## WHAT THE EXERCISE ASKS:
When you reach the line that contains "Comb pwr share: 41.3%" in the data below, start reproducing lines exactly, and stop after the line that contains "Largest Register: u_mem/mem_q".

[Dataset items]

★ ★ ★

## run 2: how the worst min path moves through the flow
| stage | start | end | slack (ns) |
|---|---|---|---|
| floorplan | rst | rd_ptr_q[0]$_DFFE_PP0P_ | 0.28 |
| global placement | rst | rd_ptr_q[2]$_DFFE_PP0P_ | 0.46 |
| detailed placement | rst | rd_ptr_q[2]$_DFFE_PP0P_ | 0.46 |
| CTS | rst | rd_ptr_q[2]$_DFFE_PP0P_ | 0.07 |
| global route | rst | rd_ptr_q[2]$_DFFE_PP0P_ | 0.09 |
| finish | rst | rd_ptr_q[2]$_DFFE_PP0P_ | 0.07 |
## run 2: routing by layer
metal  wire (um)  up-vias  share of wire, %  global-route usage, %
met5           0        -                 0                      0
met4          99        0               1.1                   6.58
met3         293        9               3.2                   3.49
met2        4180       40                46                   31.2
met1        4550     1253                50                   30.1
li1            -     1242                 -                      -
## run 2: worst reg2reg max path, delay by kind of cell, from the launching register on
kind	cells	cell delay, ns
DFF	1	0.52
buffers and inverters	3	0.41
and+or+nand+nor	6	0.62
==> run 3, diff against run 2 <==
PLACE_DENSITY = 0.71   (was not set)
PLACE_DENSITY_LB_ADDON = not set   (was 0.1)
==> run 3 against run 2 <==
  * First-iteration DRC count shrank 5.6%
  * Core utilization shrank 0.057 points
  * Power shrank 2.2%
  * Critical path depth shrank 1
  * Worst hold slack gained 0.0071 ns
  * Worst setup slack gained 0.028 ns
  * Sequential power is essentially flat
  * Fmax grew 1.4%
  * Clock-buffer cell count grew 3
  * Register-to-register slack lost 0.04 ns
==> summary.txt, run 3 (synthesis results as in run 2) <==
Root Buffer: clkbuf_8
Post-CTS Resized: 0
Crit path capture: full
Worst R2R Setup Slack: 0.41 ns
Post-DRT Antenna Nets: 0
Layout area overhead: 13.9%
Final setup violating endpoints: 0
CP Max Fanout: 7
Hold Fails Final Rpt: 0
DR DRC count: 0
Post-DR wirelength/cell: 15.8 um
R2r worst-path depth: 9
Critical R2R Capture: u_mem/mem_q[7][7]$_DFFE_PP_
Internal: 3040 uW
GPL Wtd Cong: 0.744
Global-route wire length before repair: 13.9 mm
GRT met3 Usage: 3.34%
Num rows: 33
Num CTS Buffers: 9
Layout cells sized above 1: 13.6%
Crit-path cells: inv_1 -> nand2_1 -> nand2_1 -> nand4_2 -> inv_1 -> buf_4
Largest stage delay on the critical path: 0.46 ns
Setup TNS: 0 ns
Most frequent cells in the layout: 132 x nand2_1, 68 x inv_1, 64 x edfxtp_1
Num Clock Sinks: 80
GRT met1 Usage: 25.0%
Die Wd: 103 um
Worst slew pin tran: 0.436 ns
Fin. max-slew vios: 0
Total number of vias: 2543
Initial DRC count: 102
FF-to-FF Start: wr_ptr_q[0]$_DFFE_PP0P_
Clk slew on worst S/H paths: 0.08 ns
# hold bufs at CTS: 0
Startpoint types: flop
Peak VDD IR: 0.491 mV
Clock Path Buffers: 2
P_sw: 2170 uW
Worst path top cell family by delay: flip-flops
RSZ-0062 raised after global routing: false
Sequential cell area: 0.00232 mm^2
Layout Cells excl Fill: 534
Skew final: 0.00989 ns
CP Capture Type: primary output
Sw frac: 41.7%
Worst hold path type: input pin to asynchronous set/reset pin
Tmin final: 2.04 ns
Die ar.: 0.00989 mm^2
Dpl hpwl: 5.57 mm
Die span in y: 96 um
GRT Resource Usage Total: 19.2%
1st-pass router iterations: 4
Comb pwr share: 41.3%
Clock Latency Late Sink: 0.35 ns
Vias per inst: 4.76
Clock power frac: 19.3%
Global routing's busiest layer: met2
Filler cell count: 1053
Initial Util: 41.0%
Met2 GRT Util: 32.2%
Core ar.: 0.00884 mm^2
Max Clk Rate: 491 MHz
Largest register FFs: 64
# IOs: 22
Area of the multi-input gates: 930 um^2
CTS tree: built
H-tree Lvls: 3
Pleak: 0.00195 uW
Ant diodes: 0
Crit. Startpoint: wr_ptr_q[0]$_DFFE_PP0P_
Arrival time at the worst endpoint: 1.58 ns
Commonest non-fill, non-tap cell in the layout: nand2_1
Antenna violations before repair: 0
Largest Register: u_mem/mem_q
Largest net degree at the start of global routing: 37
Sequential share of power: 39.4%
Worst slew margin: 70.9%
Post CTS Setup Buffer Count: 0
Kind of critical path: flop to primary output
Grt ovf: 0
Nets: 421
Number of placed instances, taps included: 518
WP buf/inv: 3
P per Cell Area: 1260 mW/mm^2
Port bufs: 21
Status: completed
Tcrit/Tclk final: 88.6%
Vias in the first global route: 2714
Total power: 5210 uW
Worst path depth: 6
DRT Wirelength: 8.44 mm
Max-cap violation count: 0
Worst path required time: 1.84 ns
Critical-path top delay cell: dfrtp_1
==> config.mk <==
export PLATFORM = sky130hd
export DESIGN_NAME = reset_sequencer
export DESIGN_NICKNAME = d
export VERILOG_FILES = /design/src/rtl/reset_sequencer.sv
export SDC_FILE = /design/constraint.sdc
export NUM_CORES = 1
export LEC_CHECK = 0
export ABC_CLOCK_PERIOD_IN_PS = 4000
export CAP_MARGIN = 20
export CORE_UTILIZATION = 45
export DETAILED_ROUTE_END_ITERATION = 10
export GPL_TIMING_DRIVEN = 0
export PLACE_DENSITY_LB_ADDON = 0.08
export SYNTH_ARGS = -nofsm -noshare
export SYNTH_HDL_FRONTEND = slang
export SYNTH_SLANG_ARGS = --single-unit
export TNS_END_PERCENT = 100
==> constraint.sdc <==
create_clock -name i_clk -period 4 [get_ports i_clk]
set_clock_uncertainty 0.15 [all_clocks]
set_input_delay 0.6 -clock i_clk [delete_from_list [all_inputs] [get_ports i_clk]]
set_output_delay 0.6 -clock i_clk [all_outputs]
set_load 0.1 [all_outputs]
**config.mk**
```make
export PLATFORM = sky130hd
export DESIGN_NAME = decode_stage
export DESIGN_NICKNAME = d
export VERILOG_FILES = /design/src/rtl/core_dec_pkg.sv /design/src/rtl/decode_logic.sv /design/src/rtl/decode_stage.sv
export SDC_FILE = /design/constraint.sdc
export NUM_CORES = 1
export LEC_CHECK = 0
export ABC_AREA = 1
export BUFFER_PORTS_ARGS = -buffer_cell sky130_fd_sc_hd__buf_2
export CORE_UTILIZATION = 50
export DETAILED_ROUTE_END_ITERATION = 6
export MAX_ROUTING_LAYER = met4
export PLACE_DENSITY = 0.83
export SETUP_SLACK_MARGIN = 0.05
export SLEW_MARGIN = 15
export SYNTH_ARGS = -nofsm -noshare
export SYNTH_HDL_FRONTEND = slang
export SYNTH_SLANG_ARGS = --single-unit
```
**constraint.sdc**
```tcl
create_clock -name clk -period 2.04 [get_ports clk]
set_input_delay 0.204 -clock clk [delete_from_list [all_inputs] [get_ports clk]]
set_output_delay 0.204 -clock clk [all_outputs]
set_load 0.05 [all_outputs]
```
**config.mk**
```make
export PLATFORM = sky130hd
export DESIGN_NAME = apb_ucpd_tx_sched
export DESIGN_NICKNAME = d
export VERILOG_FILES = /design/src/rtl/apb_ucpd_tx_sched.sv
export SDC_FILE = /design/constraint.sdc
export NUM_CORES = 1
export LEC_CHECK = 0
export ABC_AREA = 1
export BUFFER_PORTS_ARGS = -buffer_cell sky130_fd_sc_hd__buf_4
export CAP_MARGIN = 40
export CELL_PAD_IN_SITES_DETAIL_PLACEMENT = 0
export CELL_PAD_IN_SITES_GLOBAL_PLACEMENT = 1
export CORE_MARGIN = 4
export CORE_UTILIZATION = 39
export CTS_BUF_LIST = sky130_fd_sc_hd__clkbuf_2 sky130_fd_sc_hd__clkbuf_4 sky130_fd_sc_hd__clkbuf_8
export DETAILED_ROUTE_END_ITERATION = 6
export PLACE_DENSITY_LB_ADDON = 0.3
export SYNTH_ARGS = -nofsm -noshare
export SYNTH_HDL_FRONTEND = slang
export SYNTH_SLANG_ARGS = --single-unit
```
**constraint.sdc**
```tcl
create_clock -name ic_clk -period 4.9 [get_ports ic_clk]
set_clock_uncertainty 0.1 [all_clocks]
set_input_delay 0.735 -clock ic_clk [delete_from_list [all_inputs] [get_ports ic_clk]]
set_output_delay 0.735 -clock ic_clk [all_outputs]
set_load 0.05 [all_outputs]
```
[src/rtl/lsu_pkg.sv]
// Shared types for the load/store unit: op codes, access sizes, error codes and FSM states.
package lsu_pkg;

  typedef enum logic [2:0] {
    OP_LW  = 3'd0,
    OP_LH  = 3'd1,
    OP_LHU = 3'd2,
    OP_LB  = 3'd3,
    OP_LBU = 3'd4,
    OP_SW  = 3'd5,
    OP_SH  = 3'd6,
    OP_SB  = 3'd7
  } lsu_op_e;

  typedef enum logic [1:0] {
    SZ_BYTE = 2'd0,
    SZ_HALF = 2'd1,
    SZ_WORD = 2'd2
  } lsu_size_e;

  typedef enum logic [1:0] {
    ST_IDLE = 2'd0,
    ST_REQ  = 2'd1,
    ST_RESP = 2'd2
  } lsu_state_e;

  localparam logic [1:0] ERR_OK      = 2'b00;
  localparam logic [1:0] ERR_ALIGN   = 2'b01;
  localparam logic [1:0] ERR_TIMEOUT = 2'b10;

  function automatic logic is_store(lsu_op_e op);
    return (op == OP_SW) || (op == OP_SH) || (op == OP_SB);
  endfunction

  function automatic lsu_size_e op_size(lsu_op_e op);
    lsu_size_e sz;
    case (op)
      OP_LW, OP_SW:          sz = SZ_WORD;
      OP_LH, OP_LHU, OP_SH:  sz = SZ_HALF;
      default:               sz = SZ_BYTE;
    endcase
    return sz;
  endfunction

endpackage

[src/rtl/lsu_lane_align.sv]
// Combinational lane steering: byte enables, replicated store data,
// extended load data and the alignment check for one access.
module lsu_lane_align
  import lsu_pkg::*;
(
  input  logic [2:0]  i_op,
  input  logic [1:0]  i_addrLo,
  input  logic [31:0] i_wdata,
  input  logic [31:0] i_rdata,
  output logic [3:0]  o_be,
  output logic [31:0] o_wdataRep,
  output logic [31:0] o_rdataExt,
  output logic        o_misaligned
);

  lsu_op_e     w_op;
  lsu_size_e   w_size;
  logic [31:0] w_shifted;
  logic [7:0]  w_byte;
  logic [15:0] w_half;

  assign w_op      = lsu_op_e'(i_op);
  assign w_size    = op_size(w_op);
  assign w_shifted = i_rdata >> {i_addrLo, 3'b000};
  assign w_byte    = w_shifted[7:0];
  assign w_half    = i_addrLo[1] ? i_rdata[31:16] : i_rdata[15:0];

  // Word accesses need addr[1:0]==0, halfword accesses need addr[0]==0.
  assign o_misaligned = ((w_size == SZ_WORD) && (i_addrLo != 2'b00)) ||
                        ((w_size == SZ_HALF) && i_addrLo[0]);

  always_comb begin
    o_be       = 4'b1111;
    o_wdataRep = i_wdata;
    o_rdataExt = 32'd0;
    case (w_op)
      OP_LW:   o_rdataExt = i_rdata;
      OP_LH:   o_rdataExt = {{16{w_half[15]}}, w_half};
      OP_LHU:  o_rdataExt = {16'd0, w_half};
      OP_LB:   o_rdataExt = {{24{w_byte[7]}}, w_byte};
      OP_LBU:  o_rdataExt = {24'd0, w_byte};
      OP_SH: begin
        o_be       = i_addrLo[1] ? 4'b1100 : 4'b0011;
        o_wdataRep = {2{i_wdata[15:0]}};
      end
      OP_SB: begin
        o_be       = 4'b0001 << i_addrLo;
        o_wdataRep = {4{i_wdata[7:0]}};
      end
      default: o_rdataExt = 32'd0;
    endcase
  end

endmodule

★ ★ ★

## ANSWER:
Comb pwr share: 41.3%
Clock Latency Late Sink: 0.35 ns
Vias per inst: 4.76
Clock power frac: 19.3%
Global routing's busiest layer: met2
Filler cell count: 1053
Initial Util: 41.0%
Met2 GRT Util: 32.2%
Core ar.: 0.00884 mm^2
Max Clk Rate: 491 MHz
Largest register FFs: 64
# IOs: 22
Area of the multi-input gates: 930 um^2
CTS tree: built
H-tree Lvls: 3
Pleak: 0.00195 uW
Ant diodes: 0
Crit. Startpoint: wr_ptr_q[0]$_DFFE_PP0P_
Arrival time at the worst endpoint: 1.58 ns
Commonest non-fill, non-tap cell in the layout: nand2_1
Antenna violations before repair: 0
Largest Register: u_mem/mem_q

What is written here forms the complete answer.